MATERIAL PROVIDED:
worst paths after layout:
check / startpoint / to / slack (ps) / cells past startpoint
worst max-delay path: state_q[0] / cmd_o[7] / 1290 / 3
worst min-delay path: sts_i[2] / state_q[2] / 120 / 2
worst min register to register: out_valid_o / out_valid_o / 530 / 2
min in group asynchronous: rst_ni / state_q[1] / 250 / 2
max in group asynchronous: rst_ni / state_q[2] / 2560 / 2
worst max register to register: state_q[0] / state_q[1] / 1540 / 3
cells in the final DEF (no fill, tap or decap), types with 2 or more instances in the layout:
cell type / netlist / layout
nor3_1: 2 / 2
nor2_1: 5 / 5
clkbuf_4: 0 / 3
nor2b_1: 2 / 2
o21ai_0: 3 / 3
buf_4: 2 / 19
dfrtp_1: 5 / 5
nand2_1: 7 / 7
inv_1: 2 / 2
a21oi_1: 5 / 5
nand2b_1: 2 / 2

==

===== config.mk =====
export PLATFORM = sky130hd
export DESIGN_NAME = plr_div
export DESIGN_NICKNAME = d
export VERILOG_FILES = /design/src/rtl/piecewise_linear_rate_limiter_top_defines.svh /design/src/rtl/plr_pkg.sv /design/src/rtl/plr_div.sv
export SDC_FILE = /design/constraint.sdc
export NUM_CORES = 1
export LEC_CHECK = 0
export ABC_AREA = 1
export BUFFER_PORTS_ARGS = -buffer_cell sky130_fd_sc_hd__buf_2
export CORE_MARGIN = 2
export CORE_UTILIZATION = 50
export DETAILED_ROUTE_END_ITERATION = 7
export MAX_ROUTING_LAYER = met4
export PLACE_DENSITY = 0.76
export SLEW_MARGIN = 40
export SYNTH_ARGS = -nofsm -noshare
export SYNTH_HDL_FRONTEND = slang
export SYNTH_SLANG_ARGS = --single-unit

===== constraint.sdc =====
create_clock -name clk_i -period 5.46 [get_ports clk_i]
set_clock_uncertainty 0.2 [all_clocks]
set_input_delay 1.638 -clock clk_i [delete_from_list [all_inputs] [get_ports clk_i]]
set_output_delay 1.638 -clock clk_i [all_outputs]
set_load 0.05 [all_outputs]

---

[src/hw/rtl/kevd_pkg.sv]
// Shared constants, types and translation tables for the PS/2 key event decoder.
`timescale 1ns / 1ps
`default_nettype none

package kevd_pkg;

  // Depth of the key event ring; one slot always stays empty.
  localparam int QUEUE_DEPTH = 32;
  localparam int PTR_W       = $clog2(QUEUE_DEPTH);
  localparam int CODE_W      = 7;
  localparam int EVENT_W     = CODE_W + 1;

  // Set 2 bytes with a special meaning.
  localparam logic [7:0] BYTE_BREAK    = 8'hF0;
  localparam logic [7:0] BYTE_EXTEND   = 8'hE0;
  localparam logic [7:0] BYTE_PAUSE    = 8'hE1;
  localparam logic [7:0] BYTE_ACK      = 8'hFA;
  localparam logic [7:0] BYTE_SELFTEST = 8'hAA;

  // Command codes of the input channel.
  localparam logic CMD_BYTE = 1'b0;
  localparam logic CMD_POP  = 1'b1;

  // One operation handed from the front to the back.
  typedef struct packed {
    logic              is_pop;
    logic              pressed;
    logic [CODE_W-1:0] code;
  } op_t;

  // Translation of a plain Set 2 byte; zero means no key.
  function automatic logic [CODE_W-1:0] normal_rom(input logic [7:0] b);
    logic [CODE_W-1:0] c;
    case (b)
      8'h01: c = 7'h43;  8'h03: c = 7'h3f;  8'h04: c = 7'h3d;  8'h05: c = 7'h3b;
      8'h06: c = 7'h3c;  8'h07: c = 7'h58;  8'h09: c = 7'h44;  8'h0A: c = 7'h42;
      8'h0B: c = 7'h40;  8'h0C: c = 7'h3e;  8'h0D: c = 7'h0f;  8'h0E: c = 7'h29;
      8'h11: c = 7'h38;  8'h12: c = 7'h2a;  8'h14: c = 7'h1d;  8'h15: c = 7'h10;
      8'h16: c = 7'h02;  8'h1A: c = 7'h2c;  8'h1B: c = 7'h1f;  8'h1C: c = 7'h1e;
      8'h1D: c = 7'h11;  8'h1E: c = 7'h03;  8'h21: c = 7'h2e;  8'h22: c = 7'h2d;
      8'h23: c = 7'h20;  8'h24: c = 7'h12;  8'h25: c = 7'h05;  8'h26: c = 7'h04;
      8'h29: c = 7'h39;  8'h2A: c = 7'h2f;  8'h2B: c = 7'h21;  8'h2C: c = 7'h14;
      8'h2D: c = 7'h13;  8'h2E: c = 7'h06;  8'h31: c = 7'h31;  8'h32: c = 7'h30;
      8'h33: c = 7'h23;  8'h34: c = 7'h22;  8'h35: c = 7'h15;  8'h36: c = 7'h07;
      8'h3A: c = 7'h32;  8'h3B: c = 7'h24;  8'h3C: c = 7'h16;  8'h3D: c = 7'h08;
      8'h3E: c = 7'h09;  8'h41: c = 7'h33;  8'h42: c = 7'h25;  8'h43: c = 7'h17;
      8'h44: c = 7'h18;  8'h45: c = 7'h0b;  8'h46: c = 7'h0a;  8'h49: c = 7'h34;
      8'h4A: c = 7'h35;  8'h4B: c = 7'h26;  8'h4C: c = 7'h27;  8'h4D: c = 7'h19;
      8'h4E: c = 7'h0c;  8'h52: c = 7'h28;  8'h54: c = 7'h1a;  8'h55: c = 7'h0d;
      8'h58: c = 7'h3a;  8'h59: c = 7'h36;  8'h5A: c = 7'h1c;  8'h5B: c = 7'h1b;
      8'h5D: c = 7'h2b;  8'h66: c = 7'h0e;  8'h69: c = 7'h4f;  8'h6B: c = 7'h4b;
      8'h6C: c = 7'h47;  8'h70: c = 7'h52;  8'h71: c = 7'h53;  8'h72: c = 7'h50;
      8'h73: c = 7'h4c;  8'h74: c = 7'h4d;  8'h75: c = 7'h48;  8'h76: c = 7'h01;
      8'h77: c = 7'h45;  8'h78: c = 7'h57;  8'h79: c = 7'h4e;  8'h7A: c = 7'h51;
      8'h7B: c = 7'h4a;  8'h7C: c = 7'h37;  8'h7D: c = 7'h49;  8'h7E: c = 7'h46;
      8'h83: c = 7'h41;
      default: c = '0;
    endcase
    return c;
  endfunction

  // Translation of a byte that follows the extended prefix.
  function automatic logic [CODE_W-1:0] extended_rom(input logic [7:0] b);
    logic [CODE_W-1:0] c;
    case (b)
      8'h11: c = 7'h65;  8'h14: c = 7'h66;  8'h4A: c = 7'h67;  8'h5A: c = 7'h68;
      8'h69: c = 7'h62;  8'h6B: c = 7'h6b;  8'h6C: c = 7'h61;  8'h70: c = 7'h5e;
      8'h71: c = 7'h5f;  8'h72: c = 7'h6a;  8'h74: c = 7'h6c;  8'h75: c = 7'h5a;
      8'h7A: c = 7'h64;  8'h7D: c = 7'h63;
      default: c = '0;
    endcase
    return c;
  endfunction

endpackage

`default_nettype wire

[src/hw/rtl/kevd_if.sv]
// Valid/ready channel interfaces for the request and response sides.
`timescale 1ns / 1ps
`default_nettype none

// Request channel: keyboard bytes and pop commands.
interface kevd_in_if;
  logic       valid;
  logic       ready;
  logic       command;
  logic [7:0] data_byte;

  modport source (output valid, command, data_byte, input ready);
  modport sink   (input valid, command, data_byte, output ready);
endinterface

WHAT IS NEEDED:
Reproduce exactly, and with no other material, the lines between those holding "worst paths after" and "nor2_1: 5 / 5", inclusive.

EXPECTED OUTPUT:
worst paths after layout:
check / startpoint / to / slack (ps) / cells past startpoint
worst max-delay path: state_q[0] / cmd_o[7] / 1290 / 3
worst min-delay path: sts_i[2] / state_q[2] / 120 / 2
worst min register to register: out_valid_o / out_valid_o / 530 / 2
min in group asynchronous: rst_ni / state_q[1] / 250 / 2
max in group asynchronous: rst_ni / state_q[2] / 2560 / 2
worst max register to register: state_q[0] / state_q[1] / 1540 / 3
cells in the final DEF (no fill, tap or decap), types with 2 or more instances in the layout:
cell type / netlist / layout
nor3_1: 2 / 2
nor2_1: 5 / 5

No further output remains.